Segment Start: Raw data

==> src/hdl/assert_macros.svh <==
// Assertion macros used by the deque sequencer.
`ifndef ASSERT_MACROS_SVH
`define ASSERT_MACROS_SVH

// Check a property on every rising clock edge outside reset.
`define ASSERT_ALWAYS(label, clk, rst_n, prop) \
	label: assert property (@(posedge clk) disable iff (!(rst_n)) (prop)) \
		else $error("assertion failed");

// Check that a condition implies a consequence in the same cycle.
`define ASSERT_IMPLIES(label, clk, rst_n, cond, cons) \
	label: assert property (@(posedge clk) disable iff (!(rst_n)) (cond) |-> (cons)) \
		else $error("assertion failed");

`endif

==> src/hdl/dq_pkg.sv <==
// Shared types and constants of the circular deque.
package dq_pkg;

	localparam int DATA_W = 32;

	// Command codes carried on the input tuser
	typedef enum logic [2:0] {
		CMD_PUSH_FRONT = 3'd0,
		CMD_PUSH_REAR  = 3'd1,
		CMD_POP_FRONT  = 3'd2,
		CMD_POP_REAR   = 3'd3,
		CMD_DUMP       = 3'd4
	} cmd_t;

	// Result status codes carried on the output tuser
	typedef enum logic [1:0] {
		STAT_OK        = 2'd0,
		STAT_OVERFLOW  = 2'd1,
		STAT_UNDERFLOW = 2'd2,
		STAT_EMPTY     = 2'd3
	} status_t;

	// One result transaction
	typedef struct packed {
		status_t                    status;
		logic signed [DATA_W-1:0]   data_out;
		logic                       last;
	} result_t;

endpackage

Segment End: Raw data

■ Instructions for the task
All lines in the entries above that include "deque" should be found and copied.

■ Task answer
// Assertion macros used by the deque sequencer.
// Shared types and constants of the circular deque.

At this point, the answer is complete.